"""

## config.mk

```make
export PLATFORM = sky130hd
export DESIGN_NAME = decoder_scan_ctrl_flat
export DESIGN_NICKNAME = d
export VERILOG_FILES = /design/src/rtl/decoder_scan_pkg.sv /design/src/rtl/decoder_scan_ctrl_if.sv /design/src/rtl/scan_slot_counter.sv /design/src/rtl/decoder_scan_ctrl.sv /design/src/flat_wrapper.sv
export SDC_FILE = /design/constraint.sdc
export NUM_CORES = 1
export LEC_CHECK = 0
export BUFFER_PORTS_ARGS = -buffer_cell sky130_fd_sc_hd__buf_2
export CAP_MARGIN = 30
export CORE_MARGIN = 3
export CORE_UTILIZATION = 45
export DETAILED_ROUTE_END_ITERATION = 12
export HOLD_SLACK_MARGIN = 0.08
export REMOVE_ABC_BUFFERS = 1
export SYNTH_ARGS = -nofsm -noshare
export SYNTH_HDL_FRONTEND = slang
export SYNTH_SLANG_ARGS = --single-unit
```

## constraint.sdc

```tcl
create_clock -name clk -period 2.4 [get_ports clk]
set_clock_uncertainty 0.05 [all_clocks]
set_input_delay 0.12 -clock clk [delete_from_list [all_inputs] [get_ports clk]]
set_output_delay 0.12 -clock clk [all_outputs]
set_load 0.1 [all_outputs]
```

## src/rtl/decoder_scan_pkg.sv

```systemverilog
// rtl/decoder_scan_pkg.sv - shared types and helpers for the decoder scan controller
// Purpose: FSM state encoding, index count and the wrapped next-set-bit search.
// Ports: none (package).
package decoder_scan_pkg;

   typedef enum logic [1:0] {
      IDLE  = 2'd0,
      BLANK = 2'd1,
      DRIVE = 2'd2
   } scan_state_t;

   localparam int NUM_IDX = 4;

   // First set mask bit strictly after cur, wrapping 3->0; cur itself is the
   // last candidate so a single-bit mask returns the same index. Searching
   // from cur=3 therefore yields the lowest set bit.
   function automatic logic [1:0] next_idx(input logic [3:0] mask, input logic [1:0] cur);
      logic [1:0] r;
      logic [1:0] c;
      r = cur;
      for (int k = NUM_IDX; k >= 1; k--) begin
         c = cur + 2'(k);
         if (mask[c]) r = c;
      end
      return r;
   endfunction

endpackage

```

## src/rtl/decoder_scan_ctrl_if.sv

```systemverilog
// rtl/decoder_scan_ctrl_if.sv - control/decoder signal bundle for decoder_scan_ctrl
// Purpose: groups scan control inputs and decoder drive outputs.
// Ports (signals): scan_en, digit_mask[3:0], duty[3:0] (only with SCAN_BRIGHTNESS_EN),
//   sel_a, sel_b, dec_en_n, digit_idx[1:0], slot_start.
// Modports: master = host driving scan control; slave = the scan controller.
interface decoder_scan_ctrl_if;
   logic       scan_en;
   logic [3:0] digit_mask;
`ifdef SCAN_BRIGHTNESS_EN
   logic [3:0] duty;
`endif
   logic       sel_a;
   logic       sel_b;
   logic       dec_en_n;
   logic [1:0] digit_idx;
   logic       slot_start;

`ifdef SCAN_BRIGHTNESS_EN
   modport master (output scan_en, digit_mask, duty,
                   input  sel_a, sel_b, dec_en_n, digit_idx, slot_start);
   modport slave  (input  scan_en, digit_mask, duty,
                   output sel_a, sel_b, dec_en_n, digit_idx, slot_start);
`else
   modport master (output scan_en, digit_mask,
                   input  sel_a, sel_b, dec_en_n, digit_idx, slot_start);
   modport slave  (input  scan_en, digit_mask,
                   output sel_a, sel_b, dec_en_n, digit_idx, slot_start);
`endif
endinterface

```

## src/rtl/scan_slot_counter.sv

```systemverilog
// rtl/scan_slot_counter.sv - clear/enable counter with terminal-count flag
// Purpose: times blank gaps and drive slots for the scan FSM.
// Ports: clk, rst (sync, active high), clear, enable, term[CNT_W] (cycles per phase),
//   count[CNT_W] (cycles elapsed in phase), done (last cycle of phase).
module scan_slot_counter #(
   parameter int CNT_W = 8
) (
   input  logic             clk,
   input  logic             rst,
   input  logic             clear,
   input  logic             enable,
   input  logic [CNT_W-1:0] term,
   output logic [CNT_W-1:0] count,
   output logic             done
);

   always_ff @(posedge clk) begin
      if (rst || clear) begin
         count <= '0;
      end else if (enable) begin
         count <= count + CNT_W'(1);
      end
   end

   assign done = enable && (count == term - CNT_W'(1));

endmodule

```

## src/rtl/decoder_scan_ctrl.sv

```systemverilog
// rtl/decoder_scan_ctrl.sv - 2-to-4 decoder scan driver with blanking between slots
// Purpose: cycles the decoder select through the unmasked indices 0..3, holding the
//   decoder disabled for BLANK_CYCLES before each slot of SLOT_CYCLES enabled cycles.
// Ports: clk, rst (sync, active high), bus (decoder_scan_ctrl_if.slave):
//   scan_en, digit_mask in; sel_a, sel_b, dec_en_n, digit_idx, slot_start out.
// Option: SCAN_BRIGHTNESS_EN adds bus.duty; decoder enabled only for the first
//   (duty+1)*SLOT_CYCLES/16 cycles of each slot.
module decoder_scan_ctrl
   import decoder_scan_pkg::*;
#(
   parameter int SLOT_CYCLES  = 100000,
   parameter int BLANK_CYCLES = 16
) (
   input  logic                 clk,
   input  logic                 rst,
   decoder_scan_ctrl_if.slave   bus
);

   localparam int MAX_C = (SLOT_CYCLES > BLANK_CYCLES) ? SLOT_CYCLES : BLANK_CYCLES;
   localparam int CNT_W = $clog2(MAX_C + 1);
   localparam int ON_W  = CNT_W + 5;

   scan_state_t      state;
   logic [1:0]       idx;
   logic [1:0]       idx_nxt;
   logic             dec_en_n_q;
   logic             slot_start_q;
   logic [CNT_W-1:0] count;
   logic [CNT_W-1:0] term;
   logic             done;
   logic             cnt_clear;
   logic [ON_W-1:0]  on_len;
   logic             drive_off_next;

   // Counter restarts on every state entry: leaving IDLE, at each phase end, or on abort.
   assign term      = (state == DRIVE) ? CNT_W'(SLOT_CYCLES) : CNT_W'(BLANK_CYCLES);
   assign cnt_clear = !bus.scan_en || (state == IDLE) || done;

   scan_slot_counter #(.CNT_W(CNT_W)) u_cnt (
      .clk    (clk),
      .rst    (rst),
      .clear  (cnt_clear),
      .enable (state != IDLE),
      .term   (term),
      .count  (count),
      .done   (done)
   );

`ifdef SCAN_BRIGHTNESS_EN
   logic [3:0] duty_q;
   assign on_len = ((ON_W'(duty_q) + ON_W'(1)) * ON_W'(SLOT_CYCLES)) / ON_W'(16);
`else
   assign on_len = ON_W'(SLOT_CYCLES);
`endif
   // Decoder stays enabled while the next drive cycle is still within the on-time.
   assign drive_off_next = (ON_W'(count) + ON_W'(1)) >= on_len;

   always_ff @(posedge clk) begin
      if (rst) begin
         state        <= IDLE;
         idx          <= 2'd0;
         idx_nxt      <= 2'd0;
         dec_en_n_q   <= 1'b1;
         slot_start_q <= 1'b0;
`ifdef SCAN_BRIGHTNESS_EN
         duty_q       <= 4'd0;
`endif
      end else begin
         slot_start_q <= 1'b0;
         if (!bus.scan_en) begin
            state      <= IDLE;
            dec_en_n_q <= 1'b1;
         end else begin
            case (state)
               IDLE: begin
                  dec_en_n_q <= 1'b1;
                  if (bus.digit_mask != 4'd0) begin
                     state   <= BLANK;
                     idx     <= next_idx(bus.digit_mask, 2'd3);
                     idx_nxt <= next_idx(bus.digit_mask, 2'd3);
                  end
               end
               BLANK: begin
                  // Select moves one cycle into the gap, so it never changes on the
                  // edge where the decoder turns off (needs BLANK_CYCLES >= 2).
                  idx <= idx_nxt;
                  if (done) begin
                     state        <= DRIVE;
                     dec_en_n_q   <= 1'b0;
                     slot_start_q <= 1'b1;
`ifdef SCAN_BRIGHTNESS_EN
                     duty_q       <= bus.duty;
`endif
                  end
               end
               DRIVE: begin
                  if (done) begin
                     dec_en_n_q <= 1'b1;
                     if (bus.digit_mask == 4'd0) begin
                        state <= IDLE;
                     end else begin
                        state   <= BLANK;
                        idx_nxt <= next_idx(bus.digit_mask, idx);
                     end
                  end else begin
                     dec_en_n_q <= drive_off_next;
                  end
               end
               default: begin
                  state      <= IDLE;
                  dec_en_n_q <= 1'b1;
               end
            endcase
         end
      end
   end

   assign bus.sel_a      = idx[1];
   assign bus.sel_b      = idx[0];
   assign bus.digit_idx  = idx;
   assign bus.dec_en_n   = dec_en_n_q;
   assign bus.slot_start = slot_start_q;

endmodule
```

## src/flat_wrapper.sv

```systemverilog
// flat-port wrapper written by rule: the top's interface ports become plain ports
module decoder_scan_ctrl_flat import decoder_scan_pkg::*;
#(
   parameter int SLOT_CYCLES  = 100000,
   parameter int BLANK_CYCLES = 16
)
  (clk, rst, bus_scan_en, bus_digit_mask, bus_sel_a, bus_sel_b, bus_dec_en_n, bus_digit_idx, bus_slot_start);
  decoder_scan_ctrl_if bus_i ();
  input  logic clk;
  input  logic rst;
  input wire logic [$bits(bus_i.scan_en)-1:0] bus_scan_en;
  input wire logic [$bits(bus_i.digit_mask)-1:0] bus_digit_mask;
  output wire logic [$bits(bus_i.sel_a)-1:0] bus_sel_a;
  output wire logic [$bits(bus_i.sel_b)-1:0] bus_sel_b;
  output wire logic [$bits(bus_i.dec_en_n)-1:0] bus_dec_en_n;
  output wire logic [$bits(bus_i.digit_idx)-1:0] bus_digit_idx;
  output wire logic [$bits(bus_i.slot_start)-1:0] bus_slot_start;
  assign bus_i.scan_en = bus_scan_en;
  assign bus_i.digit_mask = bus_digit_mask;
  assign bus_sel_a = bus_i.sel_a;
  assign bus_sel_b = bus_i.sel_b;
  assign bus_dec_en_n = bus_i.dec_en_n;
  assign bus_digit_idx = bus_i.digit_idx;
  assign bus_slot_start = bus_i.slot_start;
  decoder_scan_ctrl #(.SLOT_CYCLES(SLOT_CYCLES), .BLANK_CYCLES(BLANK_CYCLES)) u_core (.clk(clk), .rst(rst), .bus(bus_i));
endmodule
```

==> flow_summary.ini, run 1 <==
[critical_path]
cp.required_ps = 2590
r2r-start = u_core.u_cnt.count[0]$_SDFFE_PP0N_
crit_path_start_kind = flop
worstPathArrival_ps = 2260
cp_max_fo = 7
crit_type = reg2reg
cp-end-kind = flop
startpoint = u_core.u_cnt.count[0]$_SDFFE_PP0N_

[route]
postRouteAntennaNets = 0
viasPerCell = 5.52
first_pass_iters = 4
drt_iter0_drc = 110
drc = 0
wl_mm = 3.16
vias = 1336
wl_per_cell_um = 13.1

[final_layout]
finalInstanceArea_mm2 = 0.00161
drive_above_1_share = 0.141
diodes = 0
nets = 208
area_growth_pct = 7.97

[clock_network]
cts_inserted_buffers = 3
clock-root-buffer = clkbuf_4
clock-sinks = 25
clock_path_buffers = 2
worstSkewPairLatency_ps = 320
cts_tree = yes
clk_pin_slew_worst_paths_ps = 150
htree_num_levels = 1

[placement]
port_buffers = 12
post-place-ws_ps = 364
placed_area_mm2 = 0.00156
post-dp-hpwl_mm = 2.39
place_congestion = 0.871

[floorplan]
dieArea_mm2 = 0.00404
rows = 20
initial_core_util = 0.481
io_pins = 13
dieHeight_um = 63.6
core_mm2 = 0.00310
dieWidth_um = 63.6

[power]
ir_drop_mv = 0.238
p_leak_nw = 0.522
power.density_mw_per_mm2 = 445

[yosys]
synth-seq-cells = 25
async_reset_ff_frac = 0
mappedNetlistArea_mm2 = 0.00149
synth_top_family_by_area = simple AND/OR/NAND/NOR gates
synth_edf_count = 0
synth_cell_types = 45
synthCells = 188
muxShareOfSynthArea = 0.0352
synthSimpleGateAreaFrac = 0.327
synth_fa_ha_area_frac = 0.0168
ys_seq_area_frac = 0.336
syn_avg_cell_area_um2 = 7.93
synth_warnings = 0
synth-xor-area-share = 0.0881
synth_compound_area_frac = 0.133
synth_top_flop_cell = dfxtp_1

[worst_hold_path]
hp-class = in2reg
min_from = bus_digit_mask[1]

[flow_run]
drv_cap = 0

[sta]
slew_headroom = 0.634
worstMarginPinSlew_ps = 548
rsz0062_at_grt = false
clock.fmax_mhz = 485
period_share = 0.860
period_needed_ps = 2060
hold_viol_final = 0
setup_violations = 0
drv_slew = 0
worst_slack_ps = 337

[global_routing]
grt-ovfl-total = 0
antenna_found_initial = 0
grt_max_degree = 18
track_usage = 0.182
grt_pass1_wl_mm = 5.93
grt_pass1_vias = 1324

[status]
outcome = finished clean
synth_stat cells (all sizes together), types with 4 or more instances:
cell / instances / share of area
a21oi: 7 / 0.026
buf: 8 / 0.040
clkbuf: 4 / 0.011
dfxtp: 25 / 0.34
inv: 5 / 0.013
nand2: 12 / 0.030
nand2b: 6 / 0.025
nand3: 7 / 0.023
nand4: 5 / 0.021
nor2: 41 / 0.10
nor3: 5 / 0.017
nor4: 6 / 0.034
o21ai: 4 / 0.013
xnor2: 11 / 0.065
xor2: 4 / 0.023
per-stage QoR:
stage	cells	TNS (ps)	hold slack (ps)	power, mW	util
after detailed placement	236	0	323	0.527	0.503
final	242	0	149	0.717	0.519
after floorplan	176	-294	142	0.505	-
after global placement	236	0	311	0.526	0.503
after CTS	242	0	143	0.727	0.519
after global routing	242	0	147	0.757	0.519
critical path: stages (launching register included):
cell and delay, ps:
dfxtp_1 410, ha_1 300, nand4_1 220, or4_1 440
a21oi_1 180, a21o_1 100, nand4b_1 90, a21o_1 200
registers in the layout, summed over array words and instances, names as in the netlist:
name,cells
u_core.bus.slot_start,1
u_core.state,2
u_core.bus.digit_idx,2
u_core.idx_nxt,2
u_core.bus.dec_en_n,1
u_core.u_cnt.count,17
kinds of logic (layout without fill, tap and decap cells):
| kind of cell | Yosys count | in the layout |
|---|---|---|
| buf+inv | 17 | 27 |
| xor+xnor | 15 | 15 |
| fa+ha+maj | 2 | 2 |
| mux | 5 | 5 |
| compound gates | 28 | 28 |
| simple gates | 96 | 96 |
| flops | 25 | 25 |
layer usage:
metal / global-route usage / part of all wire / up-vias
li1: - / - / 680
met1: 0.256 / 0.52 / 635
met2: 0.284 / 0.45 / 17
met3: 0.0267 / 0.026 / 4
met4: 0.0566 / 0.0092 / 0
met5: 0 / 0 / -
final timing paths:
kind	slack, ps	depth (start not counted)	endpoint
max	340	7	u_core.bus.dec_en_n$_SDFFE_PP1P_
max reg2reg	340	7	u_core.bus.dec_en_n$_SDFFE_PP1P_
min reg2reg	440	1	u_core.u_cnt.count[0]$_SDFFE_PP0N_
min	150	4	u_core.bus.digit_idx[1]$_SDFFE_PP0P_
power breakdown:
| group | internal [mW] | total (mW) | leakage [nW] | switching [mW] |
|---|---|---|---|---|
| Sequential | 0.421 | 0.428 | 0.202 | 0.00664 |
| Clock | 0.0637 | 0.197 | 0.0139 | 0.133 |
| Combinational | 0.0262 | 0.0928 | 0.305 | 0.0666 |
cell usage in the layout, fill, tap and decap left out, drive strengths merged, types with 3 or more instances in the layout:
cell type and instances:
buf 16, dfxtp 25, xor2 4, nor2b 3
xnor2 11, a21oi 7, nand4 5, nor4 6
or4 3, nand2b 6, clkbuf 3, nor3 5
nand2 12, inv 5, mux2i 3, nor2 41
nand3 7, a21o 3, o21ai 4
cell type report:
cell class                 instances  area, µm²
tap                               44       55.1
inverter                           5       18.8
clock buffer                       3       22.5
multi-input combinational        146        896
sequential                        25        500
timing repair buffer              18        110
clock inverter                     1       7.51
fill                             331       1490
timing repair:
action / in CTS / in global routing
resized for setup: 0 / 0
hold buffers: 2 / 0
setup endpoints to repair: 0 / 0
buffers inserted: 0 / 0
hold endpoints to repair: 5 / 0
Note: power is estimated with default switching activity, not from simulation.
==> run 2, diff against run 1 <==
Settings changed: MAX_ROUTING_LAYER from default to met4.
==> run 2 against run 1 <==
  * Critical path type unchanged
  * Sequential share of layout area stayed put
  * Clock power hardly changed
  * Flip-flop and latch count stayed put
  * Highest routed layer unchanged
  * Power hardly changed
  * Fmax is 0.47% higher
  * Critical endpoint unchanged
  * First-iteration DRC count is 10% lower
  * Register-to-register slack hardly changed
  * Routed wire length is 0.47% higher
==> flow_summary.ini, run 2 (same netlist as run 1, synthesis figures left out) <==
[clock_network]
cts_inserted_buffers = 3
htree_num_levels = 1
clock-sinks = 25
worstSkewPairLatency_ps = 320
cts_resized = 0
clock_path_buffers = 2
cts_tree = yes
clock-root-buffer = clkbuf_4
clk_pin_slew_worst_paths_ps = 150

[placement]
placed_area_mm2 = 0.00156
dp.cells = 236
post-dp-hpwl_mm = 2.39
post-place-ws_ps = 364
place_congestion = 0.885
port_buffers = 12

[power]
p_int_mw = 0.511
seqPwrFrac = 0.597
power_mw = 0.717
pwr-share-clk = 0.274
p_switching_mw = 0.206
p_leak_nw = 0.522
switching_share = 0.287
p_comb_frac = 0.129
ir_drop_mv = 0.238
power.density_mw_per_mm2 = 445

[global_routing]
antenna_found_initial = 0
grt_pass1_vias = 1323
grtUsageMet2 = 0.283
grt-ovfl-total = 0
grt_pass1_wl_mm = 5.94
grtUsageMet1 = 0.258
use_met3 = 0.0267
track_usage = 0.187
grt_max_degree = 18
top_usage_layer = met2

[final_layout]
finalInstanceArea_mm2 = 0.00161
area_growth_pct = 7.97
top_register = u_core.u_cnt.count
stdcell_count = 242
fin_util = 0.519
largest_reg_flops = 17
final_common_cell = nor2_1
diodes = 0
nets = 208
drive_above_1_share = 0.141
layout.cells.most_common_list = nor2_1 (40), dfxtp_1 (25), nand2_1 (12), buf_2 (12), xnor2_1 (11)

[sta]
period_needed_ps = 2050
slew_headroom = 0.634
period_share = 0.856
hold_viol_final = 0
hold_slack_ps = 149
worstMarginPinSlew_ps = 548
clock.fmax_mhz = 487
drv_slew = 0
rsz0062_at_grt = false
setup_tns_ps = 0
worst_slack_ps = 346
setup_violations = 0

[route]
wl_per_cell_um = 13.1
drc = 0
vias = 1331
drt_iter0_drc = 99
viasPerCell = 5.50
wl_mm = 3.18
postRouteAntennaNets = 0
first_pass_iters = 4

[critical_path]
cp.required_ps = 2590
worstPathArrival_ps = 2250
crit_type = reg2reg
crit_path_start_kind = flop
cp_max_fo = 7
cp-end-kind = flop

[flow_run]
drv_cap = 0

[worst_hold_path]
hp-class = in2reg

[floorplan]
core_mm2 = 0.00310
initial_core_util = 0.481
dieArea_mm2 = 0.00404
rows = 20
dieWidth_um = 63.6
dieHeight_um = 63.6
io_pins = 13

[status]
outcome = finished clean
==> run 2: cell counts in the layout (fill, tap and decap cells not counted) <==
Identical to the previous run, type by type.
==> run 2: what timing repair did <==
action	4_1_cts	5_1_grt
hold buffers	2	0
endpoints found under the hold margin	5	0
setup endpoints to repair	0	0
setup buffers	0	0
==> run 2: path summary, 6_finish.rpt <==
kind / slack (ps) / depth (start not counted) / from / to
worst min register to register: 440 / 1 / u_core.u_cnt.count[0]$_SDFFE_PP0N_ / u_core.u_cnt.count[0]$_SDFFE_PP0N_
worst max register to register: 350 / 7 / u_core.u_cnt.count[0]$_SDFFE_PP0N_ / u_core.bus.dec_en_n$_SDFFE_PP1P_
worst max-delay path: 350 / 7 / u_core.u_cnt.count[0]$_SDFFE_PP0N_ / u_core.bus.dec_en_n$_SDFFE_PP1P_
worst min-delay path: 150 / 4 / bus_digit_mask[1] / u_core.bus.digit_idx[1]$_SDFFE_PP0P_
==> run 2: layout make-up <==
cell class	instances	area, µm²
Fill cell	331	1490
Multi-Input combinational cell	146	896
Sequential cell	25	500
Timing Repair Buffer	18	110
Tap cell	44	55.1
Clock buffer	3	22.5
Inverter	5	18.8
Clock inverter	1	7.51
==> run 2: worst max-delay path: stages (launching register included) <==
cell and delay (ps):
dfxtp_1 410, ha_1 290, nand4_1 220, or4_1 440, a21oi_1 180, a21o_1 100, nand4b_1 90, a21o_1 200
==> run 2: per-layer routing <==
metal / up-vias / part of all wire
met5: - / 0
met4: 0 / 0.0091
met3: 4 / 0.021
met2: 15 / 0.44
met1: 631 / 0.53
li1: 681 / -
==> run 2: power by group through the flow <==
stage	logic (mW)	clock network, mW	registers, mW
5_1_grt	0.0999	0.227	0.430
4_1_cts	0.0929	0.206	0.428
2_1_floorplan	0.0306	0	0.474
6_report	0.0928	0.196	0.428
3_3_place_gp	0.0892	0	0.436
3_5_place_dp	0.0902	0	0.437
==> run 3, diff against run 2 <==
--- a/config.mk
+++ b/config.mk
@@ -11,4 +11,5 @@
 export CORE_UTILIZATION = 45
 export DETAILED_ROUTE_END_ITERATION = 12
+export GPL_ROUTABILITY_DRIVEN = 0
 export HOLD_SLACK_MARGIN = 0.08
 export MAX_ROUTING_LAYER = met4
==> constraint.sdc (replaced) <==
create_clock -name clk -period 2.4 [get_ports clk]
set_clock_uncertainty 0.05 [all_clocks]
set_input_delay 0 -clock clk [delete_from_list [all_inputs] [get_ports clk]]
set_output_delay 0 -clock clk [all_outputs]
set_load 0.1 [all_outputs]
==> run 3 against run 2 <==
  * Global-route usage rose by 0.23 points
  * Combinational power rose by 5.0%
  * Die area did not move
  * Sequential power barely moved
  * Largest power group unchanged
  * Highest routed layer unchanged
==> flow_summary.ini, run 3 (same netlist as run 1, synthesis figures left out) <==
[status]
outcome = finished clean

[clock_network]
clock-sinks = 25
cts_inserted_buffers = 3
worstSkewPairLatency_ps = 320
clock-root-buffer = clkbuf_4
clock_path_buffers = 2
htree_num_levels = 1
cts_setup_buffers = 0
clk_pin_slew_worst_paths_ps = 150
cts_tree = yes

[global_routing]
antenna_found_initial = 0
grt_pass1_wl_mm = 6.02
grt_pass1_vias = 1344
track_usage = 0.190
grt_max_degree = 18
grt-ovfl-total = 0

[final_layout]
layout.cells.most_common_list = nor2_1 (40), dfxtp_1 (25), nand2_1 (12), buf_2 (12), xnor2_1 (11)
stdcell_count = 245
largest_reg_flops = 17
finalInstanceArea_mm2 = 0.00164
top_register = u_core.u_cnt.count
final_common_cell = nor2_1
area_growth_pct = 9.98
fin_util = 0.529
diodes = 0
drive_above_1_share = 0.139
fillers = 330
nets = 211

[route]
first_pass_iters = 4
drt_iter0_drc = 101
viasPerCell = 5.49
drc = 0
wl_per_cell_um = 13.1
postRouteAntennaNets = 0
wl_mm = 3.21
vias = 1345

[floorplan]
dieArea_mm2 = 0.00404
dieWidth_um = 63.6
initial_core_util = 0.481
core_mm2 = 0.00310
dieHeight_um = 63.6
rows = 20
io_pins = 13

[critical_path]
crit_type = reg2reg
cp.required_ps = 2590
cp_max_fo = 7
worstPathArrival_ps = 2250
cp-end-kind = flop
crit_path_start_kind = flop

[power]
ir_drop_mv = 0.238
power_mw = 0.723
power.density_mw_per_mm2 = 441
p_leak_nw = 0.537

[placement]
post-dp-hpwl_mm = 2.39
placed_area_mm2 = 0.00156
dp.cells = 236
post-place-ws_ps = 364
port_buffers = 12

[sta]
hold_slack_ps = 106
setup_violations = 0
period_share = 0.856
worstMarginPinSlew_ps = 546
worst_slack_ps = 345
setup_tns_ps = 0
period_needed_ps = 2060
rsz0062_at_grt = false
drv_slew = 0
hold_viol_final = 0
slew_headroom = 0.635
clock.fmax_mhz = 487

[flow_run]
drv_cap = 0

[worst_hold_path]
hp-class = in2reg
[run 3: cell count changes in the layout (fill, tap and decap cells not counted)]
cell	before	now
dlygate4sd3_1	2	5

"""

HOW TO COMPLETE THIS TASK → Return every line of the entries above that the string "launching" appears in.

EXERCISE SOLUTION →
critical path: stages (launching register included):
==> run 2: worst max-delay path: stages (launching register included) <==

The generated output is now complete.